TRY IT
Write out, from the entries below, exactly the lines that run between the lines holding "area | 1.467% |" and "count | 97 |", inclusive, and stop there.

DATA PROVIDED
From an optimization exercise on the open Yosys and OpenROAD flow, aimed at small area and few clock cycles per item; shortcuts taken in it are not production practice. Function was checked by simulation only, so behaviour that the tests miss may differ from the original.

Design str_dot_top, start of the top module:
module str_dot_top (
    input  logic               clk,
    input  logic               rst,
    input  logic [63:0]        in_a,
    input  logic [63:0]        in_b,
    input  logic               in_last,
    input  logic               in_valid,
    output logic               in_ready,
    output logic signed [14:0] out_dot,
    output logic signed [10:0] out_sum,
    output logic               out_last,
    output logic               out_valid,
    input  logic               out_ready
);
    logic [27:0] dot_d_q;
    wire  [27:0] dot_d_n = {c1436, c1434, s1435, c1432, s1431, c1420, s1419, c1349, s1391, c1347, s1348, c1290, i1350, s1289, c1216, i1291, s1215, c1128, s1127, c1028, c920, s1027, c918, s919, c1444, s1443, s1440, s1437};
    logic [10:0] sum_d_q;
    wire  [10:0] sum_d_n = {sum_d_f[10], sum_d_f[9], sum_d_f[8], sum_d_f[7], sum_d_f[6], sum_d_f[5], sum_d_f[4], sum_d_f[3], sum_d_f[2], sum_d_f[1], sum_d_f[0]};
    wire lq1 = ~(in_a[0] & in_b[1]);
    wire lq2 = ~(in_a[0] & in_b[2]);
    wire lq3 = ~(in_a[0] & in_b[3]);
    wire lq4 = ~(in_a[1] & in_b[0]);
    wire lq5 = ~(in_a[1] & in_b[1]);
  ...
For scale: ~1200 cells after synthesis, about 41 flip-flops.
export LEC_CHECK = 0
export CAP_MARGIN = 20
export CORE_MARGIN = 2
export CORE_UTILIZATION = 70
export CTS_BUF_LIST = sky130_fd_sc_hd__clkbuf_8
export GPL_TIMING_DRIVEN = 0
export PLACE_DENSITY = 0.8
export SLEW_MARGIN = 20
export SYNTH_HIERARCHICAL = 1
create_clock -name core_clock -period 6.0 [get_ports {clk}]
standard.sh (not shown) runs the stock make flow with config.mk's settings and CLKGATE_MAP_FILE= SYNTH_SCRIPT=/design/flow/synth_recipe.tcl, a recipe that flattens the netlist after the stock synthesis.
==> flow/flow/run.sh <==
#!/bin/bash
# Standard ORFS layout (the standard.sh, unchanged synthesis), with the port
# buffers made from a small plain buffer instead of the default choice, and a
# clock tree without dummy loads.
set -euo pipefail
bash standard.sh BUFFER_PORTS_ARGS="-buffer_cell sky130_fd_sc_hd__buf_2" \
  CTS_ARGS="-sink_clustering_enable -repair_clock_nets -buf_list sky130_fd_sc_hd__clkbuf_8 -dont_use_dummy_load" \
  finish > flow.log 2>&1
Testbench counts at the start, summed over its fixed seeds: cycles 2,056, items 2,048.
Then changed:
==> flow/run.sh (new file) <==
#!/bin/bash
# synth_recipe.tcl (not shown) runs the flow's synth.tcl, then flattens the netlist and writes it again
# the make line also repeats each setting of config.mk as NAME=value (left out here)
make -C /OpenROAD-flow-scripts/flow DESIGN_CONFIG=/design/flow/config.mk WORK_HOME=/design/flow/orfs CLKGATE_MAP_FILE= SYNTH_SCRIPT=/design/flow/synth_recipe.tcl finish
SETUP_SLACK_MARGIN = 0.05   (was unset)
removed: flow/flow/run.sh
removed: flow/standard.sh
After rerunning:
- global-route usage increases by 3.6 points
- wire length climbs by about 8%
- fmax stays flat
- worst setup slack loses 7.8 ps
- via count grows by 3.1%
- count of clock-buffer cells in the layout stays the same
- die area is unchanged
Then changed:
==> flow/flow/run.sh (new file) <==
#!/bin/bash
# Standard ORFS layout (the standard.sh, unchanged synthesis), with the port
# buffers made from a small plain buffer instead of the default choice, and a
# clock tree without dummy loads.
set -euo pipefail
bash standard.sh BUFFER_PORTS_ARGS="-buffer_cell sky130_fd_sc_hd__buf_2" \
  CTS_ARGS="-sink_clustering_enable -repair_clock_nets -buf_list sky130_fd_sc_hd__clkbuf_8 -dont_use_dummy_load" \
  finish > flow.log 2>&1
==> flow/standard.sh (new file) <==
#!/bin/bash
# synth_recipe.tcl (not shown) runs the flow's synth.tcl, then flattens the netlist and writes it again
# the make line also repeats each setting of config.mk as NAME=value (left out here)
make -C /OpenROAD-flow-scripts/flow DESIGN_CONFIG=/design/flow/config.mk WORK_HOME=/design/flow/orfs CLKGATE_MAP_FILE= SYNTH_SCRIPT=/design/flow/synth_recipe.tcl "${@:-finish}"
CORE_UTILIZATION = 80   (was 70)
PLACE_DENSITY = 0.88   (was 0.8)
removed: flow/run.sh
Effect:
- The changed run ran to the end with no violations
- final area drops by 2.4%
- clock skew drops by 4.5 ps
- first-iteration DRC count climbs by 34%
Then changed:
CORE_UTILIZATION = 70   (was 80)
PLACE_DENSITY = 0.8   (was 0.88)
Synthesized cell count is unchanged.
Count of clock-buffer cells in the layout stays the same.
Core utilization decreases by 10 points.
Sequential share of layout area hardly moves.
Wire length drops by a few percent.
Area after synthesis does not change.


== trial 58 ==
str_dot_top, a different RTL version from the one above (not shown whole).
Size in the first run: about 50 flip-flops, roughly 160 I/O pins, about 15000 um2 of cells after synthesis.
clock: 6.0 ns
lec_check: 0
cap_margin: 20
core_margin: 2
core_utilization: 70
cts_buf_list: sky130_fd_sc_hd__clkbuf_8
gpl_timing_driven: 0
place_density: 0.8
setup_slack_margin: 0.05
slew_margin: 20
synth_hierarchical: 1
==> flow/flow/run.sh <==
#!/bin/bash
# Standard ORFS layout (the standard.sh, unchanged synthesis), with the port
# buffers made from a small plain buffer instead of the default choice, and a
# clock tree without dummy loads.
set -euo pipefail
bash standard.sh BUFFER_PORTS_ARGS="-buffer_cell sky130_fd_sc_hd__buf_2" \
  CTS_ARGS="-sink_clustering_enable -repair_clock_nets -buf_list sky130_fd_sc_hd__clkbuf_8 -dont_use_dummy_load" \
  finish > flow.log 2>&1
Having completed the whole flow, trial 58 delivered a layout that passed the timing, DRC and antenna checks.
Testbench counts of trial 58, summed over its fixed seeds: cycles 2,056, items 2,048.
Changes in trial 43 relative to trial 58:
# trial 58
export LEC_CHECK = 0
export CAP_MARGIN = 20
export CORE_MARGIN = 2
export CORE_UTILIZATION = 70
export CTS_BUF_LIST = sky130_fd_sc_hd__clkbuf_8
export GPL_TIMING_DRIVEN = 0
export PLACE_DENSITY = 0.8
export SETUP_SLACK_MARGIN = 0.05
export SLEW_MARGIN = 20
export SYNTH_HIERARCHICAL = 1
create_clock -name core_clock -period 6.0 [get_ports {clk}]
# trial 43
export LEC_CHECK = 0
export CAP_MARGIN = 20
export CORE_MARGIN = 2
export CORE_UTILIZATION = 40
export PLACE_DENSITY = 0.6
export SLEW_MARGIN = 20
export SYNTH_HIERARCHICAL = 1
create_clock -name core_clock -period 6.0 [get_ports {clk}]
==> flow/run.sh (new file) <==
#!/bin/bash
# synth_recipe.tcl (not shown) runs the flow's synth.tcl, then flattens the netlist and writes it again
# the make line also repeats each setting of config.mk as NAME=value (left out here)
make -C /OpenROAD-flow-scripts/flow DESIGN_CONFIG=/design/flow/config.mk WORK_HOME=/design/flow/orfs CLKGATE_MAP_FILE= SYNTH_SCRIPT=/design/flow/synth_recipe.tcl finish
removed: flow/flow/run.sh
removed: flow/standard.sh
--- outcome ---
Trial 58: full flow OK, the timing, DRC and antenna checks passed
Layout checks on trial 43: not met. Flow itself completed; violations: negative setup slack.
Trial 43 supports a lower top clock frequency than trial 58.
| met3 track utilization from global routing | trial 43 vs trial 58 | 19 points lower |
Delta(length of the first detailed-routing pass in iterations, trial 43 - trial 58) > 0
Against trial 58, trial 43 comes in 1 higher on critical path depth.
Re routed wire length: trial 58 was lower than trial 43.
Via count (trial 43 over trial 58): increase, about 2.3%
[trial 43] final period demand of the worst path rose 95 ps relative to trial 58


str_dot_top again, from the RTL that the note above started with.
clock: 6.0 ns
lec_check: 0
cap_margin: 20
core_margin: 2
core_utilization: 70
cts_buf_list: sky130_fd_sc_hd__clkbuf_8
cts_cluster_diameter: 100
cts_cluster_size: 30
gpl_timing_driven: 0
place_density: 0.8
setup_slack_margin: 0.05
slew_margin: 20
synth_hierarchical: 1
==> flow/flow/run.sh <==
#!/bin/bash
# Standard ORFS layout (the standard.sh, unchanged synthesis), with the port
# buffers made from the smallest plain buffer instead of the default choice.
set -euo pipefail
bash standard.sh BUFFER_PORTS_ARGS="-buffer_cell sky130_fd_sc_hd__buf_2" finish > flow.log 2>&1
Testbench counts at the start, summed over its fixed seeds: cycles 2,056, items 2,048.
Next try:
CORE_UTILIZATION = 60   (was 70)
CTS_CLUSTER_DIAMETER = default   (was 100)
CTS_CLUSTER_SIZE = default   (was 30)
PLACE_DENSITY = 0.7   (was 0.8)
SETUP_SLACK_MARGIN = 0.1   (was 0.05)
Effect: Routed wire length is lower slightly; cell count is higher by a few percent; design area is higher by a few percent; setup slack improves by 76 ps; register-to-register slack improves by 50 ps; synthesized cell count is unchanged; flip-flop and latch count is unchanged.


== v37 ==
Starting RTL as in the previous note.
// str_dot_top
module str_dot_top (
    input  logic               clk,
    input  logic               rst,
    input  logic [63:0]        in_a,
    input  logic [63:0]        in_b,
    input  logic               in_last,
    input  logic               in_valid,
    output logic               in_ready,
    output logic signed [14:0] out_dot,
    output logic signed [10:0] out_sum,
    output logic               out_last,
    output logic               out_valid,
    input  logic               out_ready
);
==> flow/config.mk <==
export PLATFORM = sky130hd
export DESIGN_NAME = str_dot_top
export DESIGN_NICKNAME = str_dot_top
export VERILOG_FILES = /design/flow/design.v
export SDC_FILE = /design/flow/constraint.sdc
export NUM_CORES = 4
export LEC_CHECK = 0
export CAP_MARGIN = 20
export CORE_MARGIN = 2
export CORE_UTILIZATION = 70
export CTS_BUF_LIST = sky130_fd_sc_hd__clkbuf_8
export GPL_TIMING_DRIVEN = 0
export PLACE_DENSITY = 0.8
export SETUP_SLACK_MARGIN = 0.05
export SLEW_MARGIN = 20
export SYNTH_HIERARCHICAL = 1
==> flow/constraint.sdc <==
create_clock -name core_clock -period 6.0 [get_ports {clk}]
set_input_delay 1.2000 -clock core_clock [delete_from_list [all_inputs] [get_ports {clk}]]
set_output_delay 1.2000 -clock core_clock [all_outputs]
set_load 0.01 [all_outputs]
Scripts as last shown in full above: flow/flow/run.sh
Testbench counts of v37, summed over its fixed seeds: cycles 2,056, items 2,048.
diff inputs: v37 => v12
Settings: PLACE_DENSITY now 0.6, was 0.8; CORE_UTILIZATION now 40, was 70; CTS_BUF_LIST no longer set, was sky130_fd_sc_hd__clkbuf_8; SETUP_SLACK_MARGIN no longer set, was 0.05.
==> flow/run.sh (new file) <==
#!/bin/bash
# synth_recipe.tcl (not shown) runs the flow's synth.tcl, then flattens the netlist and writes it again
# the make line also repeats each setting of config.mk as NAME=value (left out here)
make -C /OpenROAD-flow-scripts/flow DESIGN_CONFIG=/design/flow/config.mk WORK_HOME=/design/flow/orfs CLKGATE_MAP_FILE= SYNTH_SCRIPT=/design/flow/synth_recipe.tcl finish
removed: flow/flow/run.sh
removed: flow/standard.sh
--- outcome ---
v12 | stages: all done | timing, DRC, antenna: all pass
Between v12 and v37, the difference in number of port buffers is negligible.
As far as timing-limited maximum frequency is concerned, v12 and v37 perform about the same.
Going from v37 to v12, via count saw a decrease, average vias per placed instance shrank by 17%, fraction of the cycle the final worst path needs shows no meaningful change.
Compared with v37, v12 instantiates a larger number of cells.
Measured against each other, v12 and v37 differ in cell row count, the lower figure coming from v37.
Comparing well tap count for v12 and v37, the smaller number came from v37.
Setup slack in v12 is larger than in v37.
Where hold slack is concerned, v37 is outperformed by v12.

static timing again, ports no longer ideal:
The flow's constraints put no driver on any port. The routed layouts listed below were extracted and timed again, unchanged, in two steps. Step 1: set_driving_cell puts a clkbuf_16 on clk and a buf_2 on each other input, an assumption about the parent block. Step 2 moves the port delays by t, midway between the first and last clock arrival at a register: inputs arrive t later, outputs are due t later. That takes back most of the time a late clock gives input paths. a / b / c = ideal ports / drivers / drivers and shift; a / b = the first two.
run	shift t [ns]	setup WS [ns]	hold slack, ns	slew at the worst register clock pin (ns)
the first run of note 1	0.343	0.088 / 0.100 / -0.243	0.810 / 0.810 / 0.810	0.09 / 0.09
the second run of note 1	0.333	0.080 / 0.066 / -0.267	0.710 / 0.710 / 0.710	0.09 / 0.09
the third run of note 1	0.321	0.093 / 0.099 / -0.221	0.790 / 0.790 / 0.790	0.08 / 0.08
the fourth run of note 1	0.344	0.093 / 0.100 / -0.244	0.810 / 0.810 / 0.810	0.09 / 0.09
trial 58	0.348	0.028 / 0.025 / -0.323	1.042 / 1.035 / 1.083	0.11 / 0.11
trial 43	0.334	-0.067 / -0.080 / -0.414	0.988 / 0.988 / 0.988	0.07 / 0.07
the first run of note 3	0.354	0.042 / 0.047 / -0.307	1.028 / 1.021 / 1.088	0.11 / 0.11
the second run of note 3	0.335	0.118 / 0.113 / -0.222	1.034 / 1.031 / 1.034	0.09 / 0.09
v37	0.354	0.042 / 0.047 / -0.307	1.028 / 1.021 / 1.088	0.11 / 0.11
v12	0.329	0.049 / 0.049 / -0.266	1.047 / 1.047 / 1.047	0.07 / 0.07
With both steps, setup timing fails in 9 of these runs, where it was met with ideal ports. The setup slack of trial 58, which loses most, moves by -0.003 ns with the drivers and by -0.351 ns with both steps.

==

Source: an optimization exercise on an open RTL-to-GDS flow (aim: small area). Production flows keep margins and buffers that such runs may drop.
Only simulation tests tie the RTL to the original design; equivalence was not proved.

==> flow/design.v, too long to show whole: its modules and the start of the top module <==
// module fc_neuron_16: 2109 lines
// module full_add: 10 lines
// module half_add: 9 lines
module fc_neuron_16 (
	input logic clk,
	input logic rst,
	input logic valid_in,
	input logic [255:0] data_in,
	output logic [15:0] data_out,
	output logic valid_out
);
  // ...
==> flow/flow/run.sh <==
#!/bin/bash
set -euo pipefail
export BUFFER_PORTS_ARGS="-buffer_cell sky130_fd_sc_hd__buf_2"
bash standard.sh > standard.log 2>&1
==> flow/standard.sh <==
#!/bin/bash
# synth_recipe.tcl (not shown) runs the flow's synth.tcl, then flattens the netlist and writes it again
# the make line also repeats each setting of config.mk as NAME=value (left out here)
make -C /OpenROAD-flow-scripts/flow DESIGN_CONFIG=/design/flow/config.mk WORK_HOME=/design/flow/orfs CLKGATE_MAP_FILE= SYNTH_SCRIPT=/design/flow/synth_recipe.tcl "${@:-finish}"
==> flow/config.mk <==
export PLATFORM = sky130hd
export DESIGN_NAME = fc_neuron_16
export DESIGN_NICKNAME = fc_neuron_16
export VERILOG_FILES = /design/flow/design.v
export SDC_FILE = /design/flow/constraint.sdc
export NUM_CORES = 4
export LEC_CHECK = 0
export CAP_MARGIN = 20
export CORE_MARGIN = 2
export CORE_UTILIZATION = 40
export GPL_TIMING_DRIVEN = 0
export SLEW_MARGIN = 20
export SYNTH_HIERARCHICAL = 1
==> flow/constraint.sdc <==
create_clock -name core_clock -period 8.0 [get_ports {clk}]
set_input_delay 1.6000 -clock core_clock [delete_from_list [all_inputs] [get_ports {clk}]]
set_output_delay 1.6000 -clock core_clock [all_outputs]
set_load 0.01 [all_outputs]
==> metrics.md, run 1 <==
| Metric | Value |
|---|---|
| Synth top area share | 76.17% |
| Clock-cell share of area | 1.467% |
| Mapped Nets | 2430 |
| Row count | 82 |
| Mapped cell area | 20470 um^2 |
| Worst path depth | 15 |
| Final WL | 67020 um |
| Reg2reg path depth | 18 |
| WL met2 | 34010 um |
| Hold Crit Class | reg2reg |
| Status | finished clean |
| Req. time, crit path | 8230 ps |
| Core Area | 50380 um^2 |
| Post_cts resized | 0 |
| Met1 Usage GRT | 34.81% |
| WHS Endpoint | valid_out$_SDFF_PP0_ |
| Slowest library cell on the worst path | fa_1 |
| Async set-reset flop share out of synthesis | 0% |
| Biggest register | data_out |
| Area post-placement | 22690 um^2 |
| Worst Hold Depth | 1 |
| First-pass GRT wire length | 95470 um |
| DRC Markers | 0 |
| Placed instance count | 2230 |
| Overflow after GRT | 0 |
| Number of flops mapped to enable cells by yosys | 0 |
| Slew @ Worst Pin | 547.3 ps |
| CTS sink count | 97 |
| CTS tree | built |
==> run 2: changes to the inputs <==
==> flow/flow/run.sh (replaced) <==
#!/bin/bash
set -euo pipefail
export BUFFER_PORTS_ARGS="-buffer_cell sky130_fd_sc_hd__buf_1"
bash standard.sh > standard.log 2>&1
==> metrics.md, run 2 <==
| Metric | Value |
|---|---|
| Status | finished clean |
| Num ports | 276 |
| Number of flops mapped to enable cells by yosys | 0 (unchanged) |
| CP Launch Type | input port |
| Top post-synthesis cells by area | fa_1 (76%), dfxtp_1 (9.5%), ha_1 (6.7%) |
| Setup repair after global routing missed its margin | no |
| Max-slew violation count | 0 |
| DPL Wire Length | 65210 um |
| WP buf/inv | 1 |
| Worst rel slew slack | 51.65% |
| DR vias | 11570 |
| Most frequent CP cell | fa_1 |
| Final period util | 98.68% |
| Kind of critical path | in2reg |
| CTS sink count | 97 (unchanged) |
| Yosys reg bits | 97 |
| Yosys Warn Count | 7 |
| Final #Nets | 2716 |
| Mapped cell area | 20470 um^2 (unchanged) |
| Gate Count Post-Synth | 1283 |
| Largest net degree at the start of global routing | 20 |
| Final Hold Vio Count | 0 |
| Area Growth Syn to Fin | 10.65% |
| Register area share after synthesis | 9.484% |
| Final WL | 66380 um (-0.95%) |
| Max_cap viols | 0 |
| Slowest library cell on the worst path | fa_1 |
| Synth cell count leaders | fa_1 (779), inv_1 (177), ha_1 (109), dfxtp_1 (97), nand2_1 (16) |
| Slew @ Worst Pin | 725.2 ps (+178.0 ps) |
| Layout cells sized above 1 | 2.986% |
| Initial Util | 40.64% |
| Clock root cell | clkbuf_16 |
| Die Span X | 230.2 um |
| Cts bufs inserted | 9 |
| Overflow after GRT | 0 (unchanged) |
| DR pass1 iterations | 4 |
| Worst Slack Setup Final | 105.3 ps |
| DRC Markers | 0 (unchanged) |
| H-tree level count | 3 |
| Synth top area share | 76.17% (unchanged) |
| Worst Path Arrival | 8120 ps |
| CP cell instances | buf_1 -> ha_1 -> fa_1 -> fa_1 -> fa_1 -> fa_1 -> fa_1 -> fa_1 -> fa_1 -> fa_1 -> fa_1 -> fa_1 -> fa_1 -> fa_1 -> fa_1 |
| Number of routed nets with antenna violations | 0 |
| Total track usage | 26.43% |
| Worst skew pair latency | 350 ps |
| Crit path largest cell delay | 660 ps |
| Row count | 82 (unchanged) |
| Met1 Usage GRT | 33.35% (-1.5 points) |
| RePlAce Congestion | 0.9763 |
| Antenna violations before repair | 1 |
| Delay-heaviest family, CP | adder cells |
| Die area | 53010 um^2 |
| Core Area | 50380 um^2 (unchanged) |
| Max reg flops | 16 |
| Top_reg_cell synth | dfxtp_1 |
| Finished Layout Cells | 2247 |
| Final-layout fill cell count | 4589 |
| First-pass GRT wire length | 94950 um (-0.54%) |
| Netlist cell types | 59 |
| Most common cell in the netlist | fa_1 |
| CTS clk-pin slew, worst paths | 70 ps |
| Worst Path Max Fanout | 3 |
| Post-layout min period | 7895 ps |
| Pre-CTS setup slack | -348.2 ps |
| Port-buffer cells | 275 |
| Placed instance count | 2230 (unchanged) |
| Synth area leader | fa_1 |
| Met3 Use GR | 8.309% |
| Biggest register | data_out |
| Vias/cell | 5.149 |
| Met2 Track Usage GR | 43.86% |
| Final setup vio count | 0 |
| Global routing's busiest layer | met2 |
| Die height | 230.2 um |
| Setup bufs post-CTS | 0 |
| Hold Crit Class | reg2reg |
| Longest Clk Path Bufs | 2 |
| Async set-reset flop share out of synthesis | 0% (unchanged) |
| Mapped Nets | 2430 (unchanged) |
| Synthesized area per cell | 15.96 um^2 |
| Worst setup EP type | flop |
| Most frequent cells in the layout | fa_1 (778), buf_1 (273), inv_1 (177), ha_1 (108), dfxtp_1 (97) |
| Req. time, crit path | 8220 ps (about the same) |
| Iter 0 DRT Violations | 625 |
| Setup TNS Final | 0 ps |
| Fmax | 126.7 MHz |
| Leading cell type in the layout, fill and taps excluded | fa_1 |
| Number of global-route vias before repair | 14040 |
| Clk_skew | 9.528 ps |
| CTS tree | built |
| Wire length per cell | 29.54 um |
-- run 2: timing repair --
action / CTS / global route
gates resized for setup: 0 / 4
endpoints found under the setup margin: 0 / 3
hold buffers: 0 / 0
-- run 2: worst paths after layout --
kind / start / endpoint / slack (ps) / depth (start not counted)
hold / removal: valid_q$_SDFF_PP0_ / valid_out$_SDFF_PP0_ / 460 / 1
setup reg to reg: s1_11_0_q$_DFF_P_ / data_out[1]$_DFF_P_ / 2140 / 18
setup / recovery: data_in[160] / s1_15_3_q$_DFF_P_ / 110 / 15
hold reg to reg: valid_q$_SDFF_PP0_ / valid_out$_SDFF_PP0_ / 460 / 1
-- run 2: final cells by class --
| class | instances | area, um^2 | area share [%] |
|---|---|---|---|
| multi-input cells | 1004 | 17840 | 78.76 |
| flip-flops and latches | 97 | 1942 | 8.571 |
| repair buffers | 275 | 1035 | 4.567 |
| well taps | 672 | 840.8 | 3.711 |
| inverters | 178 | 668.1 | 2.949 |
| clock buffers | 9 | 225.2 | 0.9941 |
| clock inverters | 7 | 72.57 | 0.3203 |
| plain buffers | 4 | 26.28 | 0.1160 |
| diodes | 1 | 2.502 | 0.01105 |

WRITTEN SOLUTION
| Clock-cell share of area | 1.467% |
| Mapped Nets | 2430 |
| Row count | 82 |
| Mapped cell area | 20470 um^2 |
| Worst path depth | 15 |
| Final WL | 67020 um |
| Reg2reg path depth | 18 |
| WL met2 | 34010 um |
| Hold Crit Class | reg2reg |
| Status | finished clean |
| Req. time, crit path | 8230 ps |
| Core Area | 50380 um^2 |
| Post_cts resized | 0 |
| Met1 Usage GRT | 34.81% |
| WHS Endpoint | valid_out$_SDFF_PP0_ |
| Slowest library cell on the worst path | fa_1 |
| Async set-reset flop share out of synthesis | 0% |
| Biggest register | data_out |
| Area post-placement | 22690 um^2 |
| Worst Hold Depth | 1 |
| First-pass GRT wire length | 95470 um |
| DRC Markers | 0 |
| Placed instance count | 2230 |
| Overflow after GRT | 0 |
| Number of flops mapped to enable cells by yosys | 0 |
| Slew @ Worst Pin | 547.3 ps |
| CTS sink count | 97 |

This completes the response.